Arachidonyl trifluoromethyl ketone (AACOCF3) is a potent and selective slow binding inhibitor of the 85-kDa cytosolic phospholipase A2 (cPLA2) (Street, I. P., Lin, H.-K., Laliberte, F., Ghomashchi, F., Wang, Z., Perrier, H., Tremblay, N. M., Huang, Z., Weech, P. K., and Gelb, M. H. (1993) Biochemistry 32, 5935-5940). AACOCF3 and a number of its structural analogues have been used to investigate the role of cPLA2 in the cellular generation of free arachidonic acid (AA) and in eicosanoid biosynthesis.

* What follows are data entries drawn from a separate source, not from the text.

<file path="config.mk">
export PLATFORM = sky130hd
export DESIGN_NAME = hwin_hscaler
export DESIGN_NICKNAME = d
export VERILOG_FILES = /design/src/rtl/hzx_pkg.sv /design/src/rtl/hzx_mode.sv /design/src/rtl/hzx_replicate.sv /design/src/rtl/hzx_interp.sv /design/src/rtl/hwin_hscaler.sv
export SDC_FILE = /design/constraint.sdc
export NUM_CORES = 1
export LEC_CHECK = 0
export ABC_AREA = 1
export BUFFER_PORTS_ARGS = -buffer_cell sky130_fd_sc_hd__buf_2
export CORE_ASPECT_RATIO = 0.9
export CORE_MARGIN = 1.5
export CORE_UTILIZATION = 40
export DETAILED_ROUTE_END_ITERATION = 8
export SLEW_MARGIN = 20
export SYNTH_ARGS = -nofsm -noshare
export SYNTH_HDL_FRONTEND = slang
export SYNTH_SLANG_ARGS = --single-unit
export TNS_END_PERCENT = 5
</file>
<file path="constraint.sdc">
create_clock -name clk -period 10 [get_ports clk]
set_input_delay 0 -clock clk [delete_from_list [all_inputs] [get_ports clk]]
set_output_delay 0 -clock clk [all_outputs]
set_load 0.02 [all_outputs]
</file>
<file path="src/rtl/hzx_pkg.sv">
package hzx_pkg;

  typedef struct packed {
    logic [3:0] num;     // outputs per group
    logic [3:0] den;     // inputs per group
    logic [1:0] den_sh;  // log2 of den
  } ratio_t;

  function automatic ratio_t ratio_of(input logic [1:0] code, input logic enable);
    ratio_t r;
    r.num    = 4'd1;
    r.den    = 4'd1;
    r.den_sh = 2'd0;
    if (enable) begin
      case (code)
        2'd1: begin r.num = 4'd9; r.den = 4'd8; r.den_sh = 2'd3; end
        2'd2: begin r.num = 4'd3; r.den = 4'd2; r.den_sh = 2'd1; end
        default: ;
      endcase
    end
    return r;
  endfunction

  function automatic logic [1:0] zoom_shift(input logic [1:0] code);
    case (code)
      2'd1:    return 2'd1;
      2'd2:    return 2'd2;
      default: return 2'd0;
    endcase
  endfunction

  function automatic logic [1:0] zoom_last_copy(input logic [1:0] code);
    case (code)
      2'd1:    return 2'd1;
      2'd2:    return 2'd3;
      default: return 2'd0;
    endcase
  endfunction

endpackage

</file>
<file path="src/rtl/hzx_mode.sv">
module hzx_mode
  import hzx_pkg::*;
#(
  parameter int LEN_W        = 12,
  parameter int MAX_SMOOTH_W = 720
) (
  input  logic             clk,
  input  logic             rst,
  input  logic [1:0]       zoom_mode,
  input  logic [1:0]       exp_mode,
  input  logic             win_exp_en,
  input  logic             all_exp_en,
  input  logic             smooth_en,
  input  logic [LEN_W-1:0] line_len,
  output logic [1:0]       zoom_q,
  output logic [3:0]       num_q,
  output logic [3:0]       den_q,
  output logic             smooth_q
);
  localparam int WW = LEN_W + 7;

  ratio_t        r;
  logic [WW-1:0] zlen;
  logic [WW-1:0] prod;
  logic [WW-1:0] width;
  logic          fits;

  always_comb begin
    r     = ratio_of(exp_mode, win_exp_en | all_exp_en);
    zlen  = WW'(line_len) << zoom_shift(zoom_mode);
    prod  = zlen * WW'(r.num);
    width = (prod + WW'(r.den) - WW'(1)) >> r.den_sh;
    fits  = (width <= WW'(MAX_SMOOTH_W));
  end

  always_ff @(posedge clk) begin
    if (rst) begin
      zoom_q   <= 2'd0;
      num_q    <= 4'd1;
      den_q    <= 4'd1;
      smooth_q <= 1'b0;
    end else begin
      zoom_q   <= zoom_mode;
      num_q    <= r.num;
      den_q    <= r.den;
      smooth_q <= smooth_en & fits;
    end
  end
endmodule

</file>
<file path="src/rtl/hzx_replicate.sv">
module hzx_replicate
  import hzx_pkg::*;
#(
  parameter int DW    = 8,
  parameter int LEN_W = 12
) (
  input  logic             clk,
  input  logic             rst,
  input  logic [1:0]       zoom,
  input  logic [LEN_W-1:0] line_len,
  input  logic             s_valid,
  output logic             s_ready,
  input  logic [DW-1:0]    s_data,
  input  logic             s_sol,
  output logic             m_valid,
  input  logic             m_ready,
  output logic [DW-1:0]    m_data,
  output logic             m_sol,
  output logic             m_last
);
  logic [DW-1:0]    pix_q;
  logic             held_q;
  logic             sol_q;
  logic             last_q;
  logic [1:0]       rep_q;
  logic [LEN_W-1:0] cnt_q;
  logic [LEN_W-1:0] idx;
  logic             src_last;
  logic             final_copy;

  assign final_copy = (rep_q == zoom_last_copy(zoom));
  assign s_ready    = !held_q || (m_ready && final_copy);
  assign idx        = s_sol ? '0 : cnt_q;
  assign src_last   = (idx == line_len - 1'b1);

  always_ff @(posedge clk) begin
    if (rst) begin
      pix_q  <= '0;
      held_q <= 1'b0;
      sol_q  <= 1'b0;
      last_q <= 1'b0;
      rep_q  <= 2'd0;
      cnt_q  <= '0;
    end else if (s_valid && s_ready) begin
      pix_q  <= s_data;
      held_q <= 1'b1;
      sol_q  <= s_sol;
      last_q <= src_last;
      rep_q  <= 2'd0;
      cnt_q  <= idx + 1'b1;
    end else if (held_q && m_ready) begin
      if (final_copy) begin
        held_q <= 1'b0;
      end else begin
        rep_q <= rep_q + 2'd1;
        sol_q <= 1'b0;
      end
    end
  end

  assign m_valid = held_q;
  assign m_data  = pix_q;
  assign m_sol   = sol_q;
  assign m_last  = last_q && final_copy;
endmodule

</file>
<file path="src/rtl/hzx_interp.sv">
module hzx_interp #(
  parameter int DW = 8
) (
  input  logic          clk,
  input  logic          rst,
  input  logic [3:0]    num,
  input  logic [3:0]    den,
  input  logic          smooth,
  input  logic          s_valid,
  output logic          s_ready,
  input  logic [DW-1:0] s_data,
  input  logic          s_sol,
  input  logic          s_last,
  output logic          out_valid,
  output logic [DW-1:0] out_data,
  output logic          out_sol
);
  localparam int MW = DW + 5;

  logic [DW-1:0] a_q, b_q;
  logic          a_last_q, b_last_q;
  logic          have_a_q, have_b_q;
  logic [3:0]    acc_q;
  logic          sol_pend_q;

  logic [DW-1:0] b_eff;
  logic          emit, adv, shift_ok, take;
  logic [4:0]    acc_sum;
  logic [3:0]    wa;
  logic [MW-1:0] mix, quo;
  logic [DW-1:0] near, pix;

  assign b_eff    = a_last_q ? a_q : b_q;
  assign emit     = have_a_q && (have_b_q || a_last_q);
  assign acc_sum  = {1'b0, acc_q} + {1'b0, den};
  assign adv      = (acc_sum >= {1'b0, num});
  assign shift_ok = emit && adv && !a_last_q;
  assign s_ready  = !have_a_q ||
                    (!a_last_q && (!have_b_q || (shift_ok && !b_last_q)));
  assign take     = s_valid && s_ready;

  always_comb begin
    wa  = num - acc_q;
    mix = MW'(a_q) * MW'(wa) + MW'(b_eff) * MW'(acc_q);
    case (num)
      4'd9:    quo = (mix + MW'(4)) / MW'(9);
      4'd3:    quo = (mix + MW'(1)) / MW'(3);
      default: quo = mix;
    endcase
    near = (({1'b0, acc_q} << 1) > {1'b0, num}) ? b_eff : a_q;
    pix  = smooth ? quo[DW-1:0] : near;
  end

  always_ff @(posedge clk) begin
    if (rst) begin
      a_q        <= '0;
      b_q        <= '0;
      a_last_q   <= 1'b0;
      b_last_q   <= 1'b0;
      have_a_q   <= 1'b0;
      have_b_q   <= 1'b0;
      acc_q      <= 4'd0;
      sol_pend_q <= 1'b0;
      out_valid  <= 1'b0;
      out_data   <= '0;
      out_sol    <= 1'b0;
    end else begin
      out_valid <= emit;
      out_sol   <= emit && sol_pend_q;
      if (emit) begin
        out_data   <= pix;
        sol_pend_q <= 1'b0;
        acc_q      <= adv ? 4'(acc_sum - {1'b0, num}) : acc_sum[3:0];
      end
      if (emit && adv && a_last_q) begin
        have_a_q <= 1'b0;
        have_b_q <= 1'b0;
      end else if (shift_ok) begin
        a_q      <= b_q;
        a_last_q <= b_last_q;
        have_b_q <= take;
        if (take) begin
          b_q      <= s_data;
          b_last_q <= s_last;
        end
      end else if (take) begin
        if (!have_a_q) begin
          a_q      <= s_data;
          a_last_q <= s_last;
          have_a_q <= 1'b1;
          if (s_sol) begin
            acc_q      <= 4'd0;
            sol_pend_q <= 1'b1;
          end
        end else begin
          b_q      <= s_data;
          b_last_q <= s_last;
          have_b_q <= 1'b1;
        end
      end
    end
  end
endmodule

</file>
<file path="src/rtl/hwin_hscaler.sv">
module hwin_hscaler #(
  parameter int DW           = 8,
  parameter int LEN_W        = 12,
  parameter int MAX_SMOOTH_W = 720
) (
  input  logic             clk,
  input  logic             rst,
  input  logic [1:0]       zoom_mode,
  input  logic [1:0]       exp_mode,
  input  logic             win_exp_en,
  input  logic             all_exp_en,
  input  logic             smooth_en,
  input  logic [LEN_W-1:0] line_len,
  input  logic             in_valid,
  output logic             in_ready,
  input  logic [DW-1:0]    in_data,
  input  logic             in_sol,
  output logic             out_valid,
  output logic [DW-1:0]    out_data,
  output logic             out_sol
);
  logic [1:0]    zoom_q;
  logic [3:0]    num_q, den_q;
  logic          smooth_q;
  logic          z_valid, z_ready, z_sol, z_last;
  logic [DW-1:0] z_data;

  hzx_mode #(.LEN_W(LEN_W), .MAX_SMOOTH_W(MAX_SMOOTH_W)) u_mode (
    .clk(clk), .rst(rst), .zoom_mode(zoom_mode), .exp_mode(exp_mode),
    .win_exp_en(win_exp_en), .all_exp_en(all_exp_en), .smooth_en(smooth_en),
    .line_len(line_len), .zoom_q(zoom_q), .num_q(num_q), .den_q(den_q),
    .smooth_q(smooth_q)
  );

  hzx_replicate #(.DW(DW), .LEN_W(LEN_W)) u_rep (
    .clk(clk), .rst(rst), .zoom(zoom_q), .line_len(line_len),
    .s_valid(in_valid), .s_ready(in_ready), .s_data(in_data), .s_sol(in_sol),
    .m_valid(z_valid), .m_ready(z_ready), .m_data(z_data), .m_sol(z_sol),
    .m_last(z_last)
  );

  hzx_interp #(.DW(DW)) u_interp (
    .clk(clk), .rst(rst), .num(num_q), .den(den_q), .smooth(smooth_q),
    .s_valid(z_valid), .s_ready(z_ready), .s_data(z_data), .s_sol(z_sol),
    .s_last(z_last), .out_valid(out_valid), .out_data(out_data),
    .out_sol(out_sol)
  );
endmodule

</file>
==> flow_metrics.env, run 1 <==
export IMPL_status="complete, no violations"
export IMPL_initial_core_util_pct=40.9
export IMPL_holdCritPathClass="in2reg"
export IMPL_io_pins=42
export IMPL_worst_slew_margin_rel_pct=43.1
export IMPL_drc=0
export IMPL_hold_viol=0
export IMPL_clkLatencyLatePin_ns=0.33
export IMPL_synth_cell_types=59
export IMPL_final_nets=1735
export IMPL_gp_congestion=0.877
export IMPL_initialDrtViolationCount=610
export IMPL_place_ws_ns=0.273
export IMPL_wirelength_um=24700
export IMPL_die_width_um=169
export IMPL_grtUsageTotal_pct=19.2
export IMPL_crit_fanout=7
export IMPL_dieArea_um2=25800
export IMPL_ant_nets=0
export IMPL_path_class="reg2reg"
export IMPL_core_um2=24300
export IMPL_layout_common_cells="nand2_1 (306), inv_1 (267), nor2_1 (146), nand3_1 (90), a21oi_1 (83)"
export IMPL_n_antenna_cell=0
export IMPL_netlist_instances=1503
export IMPL_vias=9372
export IMPL_fillCellCount=2536
export IMPL_setup_ws_ns=0.801
export IMPL_ys_seq_area_share_pct=13.3
export IMPL_hpwl_um=20200
export IMPL_min_delay_start="rst"
export IMPL_grt_max_degree=40
export IMPL_placedInstanceArea_um2=10500
export IMPL_worst_pin_slew_ns=0.850
export IMPL_grt_pass1_vias=8814
export IMPL_setup_viol_count_final=0
export IMPL_drive_gt1_share_pct=10.8
export IMPL_crit_top_cell="nand2_1"
export IMPL_htree_num_levels=3
export IMPL_power_density_nw_per_um2=192
export IMPL_ys_warnings_count=0
export IMPL_slowest_delay_ns=0.52
export IMPL_post_route_util_pct=45.1
export IMPL_hold_ws_ns=0.108
export IMPL_end_kind="flip-flop"
export IMPL_min_period_ns=9.20
export IMPL_firstDrtPassIters=6
export IMPL_clockBufferDepth=2
export IMPL_cts_tree="done"
export IMPL_async_flop_share_pct=0
export IMPL_portBuffers=41
export IMPL_clock_sinks=66
export IMPL_fin_setup_tns_ns=0
export IMPL_stdcell_count=1859
export IMPL_gr_total_overflow=0
export IMPL_maxCapViolCount=0
export IMPL_final_common_cell="nand2_1"
export IMPL_fmax_mhz=109
export IMPL_antenna_found_initial=0
export IMPL_finalPower_mw=2.10
export IMPL_cts_buffers=9
export IMPL_cts_clk_slew_worst_paths_ns=0.05
export IMPL_synth_area_um2=9950
export IMPL_slew_viol_final=0
export IMPL_leakagePower_nw=5.53
export IMPL_yosys_register_bits=66
export IMPL_fin_crit_sh_pct=92.0
export IMPL_grt_pass1_wl_um=41300
export IMPL_cp_required_ns=10.21
export IMPL_syn_area_per_cell_um2=6.62
export IMPL_cp_slowest_cell="fa_1"
export IMPL_avgRoutedWirePerCell_um=13.3
export IMPL_clock_root_buffer="clkbuf_16"
export IMPL_timing_rr_start="u_mode.den_q[1]"
export IMPL_via_per_inst=5.04
export IMPL_synth_edf_count=0
export IMPL_critPathLaunchType="flip-flop"
export IMPL_die_h_um=153
export IMPL_rows=54
export IMPL_arrival_ns=9.41
export IMPL_critPathTopFamily="simple AND/OR/NAND/NOR gates"
export IMPL_crit_buf_inv=9
export IMPL_peakVddDrop_v=0.000182
export IMPL_syn2layout_area_growth_pct=10.3
export IMPL_dpl_cell_count=1829
export IMPL_finClkSkew_ns=0.00596
export IMPL_design_area_um2=11000
export IMPL_ys_flop_type="dfxtp_1"
export IMPL_cp_startpoint="u_mode.den_q[1]"
==> state kept, by name, summed over array words and instances, names as in the netlist, 2 cells and up <==
name,count
u_interp.a_q,8
u_rep.rep_q,2
u_mode.den_q,2
u_rep.cnt_q,12
u_interp.acc_q,4
u_mode.zoom_q,2
u_interp.b_q,8
u_rep.m_data,8
u_interp.out_data,8
==> logic make-up (layout without fill, tap and decap cells) <==
family	count (synthesis)	in the layout	share of synthesized area [%]
simple gates	675	675	30.8
buf+inv	315	361	12.1
compound gates	232	232	13.3
fa+ha+maj	157	157	25.3
flops	66	66	13.3
xor+xnor	56	56	5.16
other cells	2	4	0.0755
==> layer usage <==
layer | vias up | track usage (%) | part of all wire (%)
li1 | 4892 | - | -
met1 | 4275 | 26.2 | 50
met2 | 181 | 32.5 | 45
met3 | 24 | 2.39 | 3.3
met4 | 0 | 3.92 | 1.7
met5 | - | 0 | 0
==> final timing paths <==
path | end | slack (ns) | cells after the start
worst min-delay path | u_mode.num_q[3] | 0.11 | 2
worst min register to register | u_interp.b_last_q | 0.45 | 2
worst max register to register | u_interp.out_data[0] | 0.80 | 64
worst max-delay path | u_interp.out_data[0] | 0.80 | 64
==> synth_stat cells (4+ instances only) <==
cell type / count / area (um^2)
o21bai_1: 6 / 45.0
fa_1: 74 / 1480
inv_1: 269 / 1010
dfxtp_1: 66 / 1320
a31oi_1: 13 / 81.3
ha_1: 83 / 1040
inv_2: 10 / 37.5
o22ai_1: 14 / 87.6
a21o_1: 4 / 30.0
o21ai_1: 16 / 80.1
nand3_2: 13 / 130
clkbuf_1: 29 / 109
o21ai_0: 65 / 325
nand3_1: 91 / 455
xnor2_1: 12 / 105
nand3b_1: 4 / 30.0
nand2_1: 308 / 1160
nor2_1: 146 / 548
nor2_2: 5 / 31.3
nand2_2: 34 / 213
or2_2: 8 / 50.1
nor3_1: 18 / 90.1
a221oi_1: 5 / 43.8
xor2_1: 41 / 359
o211ai_1: 4 / 30.0
nand4_1: 28 / 175
a21oi_1: 83 / 415
==> worst register-to-register path: cells and delay by family (launching register included) <==
kind                       cells  cell delay (ns)
AOI/OAI and AO/OA              1             0.05
xor gates and xnor gates       1             0.23
adders and majority gates      9             3.14
buffers and inverters          9             0.60
DFF                            1             0.35
and+or+nand+nor               44             4.74
==> where the power goes <==
group	internal [mW]	leakage (nW)	switching (mW)
Clock	0.192	0.147	0.111
Combinational	0.544	4.84	0.967
Sequential	0.276	0.539	0.0144
==> timing repair <==
action	4_1_cts	5_1_grt
buffers inserted	0	4
hold endpoints to repair	11	0
hold buffers	11	0
endpoints found under the setup margin	0	2
resized for setup	0	24
==> final cells by class <==
class                           instances  area [um^2]  area share (%)
Sequential cell                        66         1330            12.1
Multi-Input combinational cell       1124         7510            68.4
Clock inverter                          2         10.0          0.0912
Inverter                              282         1060            9.67
Clock buffer                           13          280            2.55
Timing Repair Buffer                   64          405            3.69
Tap cell                              308          385            3.51
Note: power is estimated with default switching activity, not from simulation.
==> inputs of run 2 (changes only) <==
--- a/config.mk
+++ b/config.mk
@@ -11,7 +11,6 @@
 export CORE_MARGIN = 1.5
 export CORE_UTILIZATION = 40
 export DETAILED_ROUTE_END_ITERATION = 8
-export SLEW_MARGIN = 20
 export SYNTH_ARGS = -nofsm -noshare
 export SYNTH_HDL_FRONTEND = slang
 export SYNTH_SLANG_ARGS = --single-unit
==> constraint.sdc (replaced) <==
create_clock -name clk -period 10 [get_ports clk]
set_input_delay 1 -clock clk [delete_from_list [all_inputs] [get_ports clk]]
set_output_delay 1 -clock clk [all_outputs]
set_load 0.02 [all_outputs]
==> flow_metrics.env, run 2 (synthesis gave the netlist of run 1 again) <==
export IMPL_drc=0
export IMPL_worst_slew_margin_rel_pct=45.7
export IMPL_fin_crit_sh_pct=92.0
export IMPL_use_met3_pct=2.39
export IMPL_end_kind="flip-flop"
export IMPL_clock_root_buffer="clkbuf_16"
export IMPL_use_met1_pct=26.2
export IMPL_grtUsageTotal_pct=19.1
export IMPL_via_per_inst=5.06
export IMPL_intPower_mw=1.01
export IMPL_grt_busiest_layer="met2"
export IMPL_cts_tree="done"
export IMPL_post_route_util_pct=44.7
export IMPL_clkLatencyLatePin_ns=0.33
export IMPL_grt_pass1_vias=8754
export IMPL_crit_top_cell="nand2_1"
export IMPL_avgRoutedWirePerCell_um=13.3
export IMPL_slowest_delay_ns=0.52
export IMPL_hpwl_um=20200
export IMPL_n_antenna_cell=0
export IMPL_worst_pin_slew_ns=0.793
export IMPL_clockPowerShare_pct=14.4
export IMPL_clock_sinks=66
export IMPL_drive_gt1_share_pct=10.8
export IMPL_htree_num_levels=3
export IMPL_cts_buffers=9
export IMPL_rows=54
export IMPL_die_width_um=169
export IMPL_power_frac_comb_pct=71.8
export IMPL_final_nets=1724
export IMPL_leakagePower_nw=5.49
export IMPL_grt_max_degree=40
export IMPL_pwr_share_seq_pct=13.8
export IMPL_peakVddDrop_v=0.000183
export IMPL_gp_congestion=0.877
export IMPL_syn2layout_area_growth_pct=9.23
export IMPL_power_density_nw_per_um2=193
export IMPL_initialDrtViolationCount=522
export IMPL_antenna_found_initial=0
export IMPL_dieArea_um2=25800
export IMPL_finalPower_mw=2.10
export IMPL_holdCritPathClass="reg2reg"
export IMPL_portBuffers=41
export IMPL_switching_share_pct=51.9
export IMPL_wirelength_um=24500
export IMPL_dpl_cell_count=1829
export IMPL_crit_fanout=7
export IMPL_fmax_mhz=109
export IMPL_finClkSkew_ns=0.00379
export IMPL_min_period_ns=9.20
export IMPL_largest_register="u_rep.cnt_q"
export IMPL_final_common_cell="nand2_1"
export IMPL_arrival_ns=9.41
export IMPL_status="complete, no violations"
export IMPL_grt_use_met2_pct=32.2
export IMPL_die_h_um=153
export IMPL_firstDrtPassIters=5
export IMPL_initial_core_util_pct=40.9
export IMPL_vias=9355
export IMPL_largest_reg_flops=12
export IMPL_path_class="reg2reg"
export IMPL_stdcell_count=1848
export IMPL_gr_total_overflow=0
export IMPL_cp_slowest_cell="fa_1"
export IMPL_critPathLaunchType="flip-flop"
export IMPL_layout_common_cells="nand2_1 (306), inv_1 (267), nor2_1 (146), nand3_1 (90), a21oi_1 (83)"
export IMPL_core_um2=24300
export IMPL_clockBufferDepth=2
export IMPL_setup_viol_count_final=0
export IMPL_hold_viol=0
export IMPL_cp_required_ns=10.21
export IMPL_ant_nets=0
export IMPL_maxCapViolCount=0
export IMPL_grt_pass1_wl_um=41100
export IMPL_io_pins=42
export IMPL_power_switching_mw=1.09
export IMPL_hold_ws_ns=0.446
export IMPL_cts_clk_slew_worst_paths_ns=0.05
export IMPL_slew_viol_final=0
export IMPL_placedInstanceArea_um2=10500
export IMPL_design_area_um2=10900
-- run 2: repair_timing --
| item | in CTS | in global routing |
|---|---|---|
| setup buffers | 0 | 4 |
| hold buffers | 0 | 0 |
| resized for setup | 0 | 24 |
| endpoints found under the setup margin | 0 | 2 |
-- run 2: final timing paths --
check / startpoint / end / slack (ns) / depth (start not counted)
max: u_mode.den_q[1] / u_interp.out_data[0] / 0.80 / 64
min: u_interp.b_last_q / u_interp.b_last_q / 0.45 / 2
max reg2reg: u_mode.den_q[1] / u_interp.out_data[0] / 0.80 / 64
min reg2reg: u_interp.b_last_q / u_interp.b_last_q / 0.45 / 2
-- run 2: power groups by stage --
stage	clock network [mW]	registers [mW]	logic (mW)
floorplan	0	0.290	1.20
global placement	0	0.295	1.44
detailed placement	0	0.295	1.46
CTS	0.309	0.289	1.47
global route	0.322	0.291	1.72
finish	0.302	0.290	1.51
-- run 2: through the flow --
step                worst slack [ns]  TNS, ns
finish                         0.803        0
global route                 -0.0156  -0.0156
CTS                            0.266        0
detailed placement             0.273        0
global placement               0.607        0
floorplan                       1.22        0
-- run 2: cell type report --
| type | count | area, um^2 |
|---|---|---|
| multi-input cells | 1124 | 7510 |
| repair buffers | 53 | 295 |
| well taps | 308 | 385 |
| clock inverters | 2 | 10.0 |
| flip-flops and latches | 66 | 1330 |
| fillers | 2548 | 13500 |
| clock buffers | 13 | 280 |
| inverters | 282 | 1060 |
-- run 2: critical path: cells and delay by family (launching register included) --
kind | cells | cell delay (ns)
DFF | 1 | 0.35
adders and majority gates | 9 | 3.15
and+or+nand+nor | 44 | 4.72
xor gates and xnor gates | 1 | 0.23
AOI/OAI and AO/OA | 1 | 0.05
buffers and inverters | 9 | 0.58
-- run 2: layer usage --
| metal | up-vias | share of wire [%] |
|---|---|---|
| met5 | - | 0 |
| met4 | 0 | 1.7 |
| met3 | 24 | 3.1 |
| met2 | 162 | 45 |
| met1 | 4306 | 50 |
| li1 | 4863 | - |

AACOCF3 inhibited the release of AA from calcium ionophore-challenged U937 cells (IC50 = 8 microM, 2 x 10(6) cells ml-1) and from platelets (IC50 = 2 microM, 4 x 10(7) cells ml-1). Arachidonyl methyl ketone (AACOCH3) and AACH(OH)CF3, both of which are noninhibitory to the purified cPLA2, did not inhibit the production of AA in the ionophore-challenged cells. In addition to the release of AA, AACOCF3 also inhibited the production of 12-hydroxyeicosatetraenoic acid (12-HETE) and thromboxane B2, two of the major metabolites of AA produced by platelets. The inhibition of 12-HETE biosynthesis showed a dose dependence similar to that of AA release in ionophore-challenged platelets; however, when platelet 12-HETE production was stimulated with 10 microM AA to circumvent the PLA2-dependent step, AACOCF3 no longer inhibited the production of 12-HETE. In contrast, AACOCF3 blocked thromboxane B2 formation by both calcium ionophore- and AA-challenged platelets, indicating that the compound affects the cyclooxygenase pathway in addition to AA release. The crude cytosol and membrane fractions from platelets were assayed for calcium-dependent and calcium-independent PLA2 activities and for the susceptibility of each to inhibition by AACOCF3. At AACOCF3 concentrations as high as 10 mol %, only one of the observed PLA2 activities was inhibited by more than 25%. The AACOCF3-susceptible PLA2 (77% inhibition at 1.6 mol %) was found in the cytosolic platelet fraction and showed the functional characteristics of the cPLA2. These results suggest that the cPLA2 plays an important role in the generation of free AA for 12-HETE biosynthesis in platelets.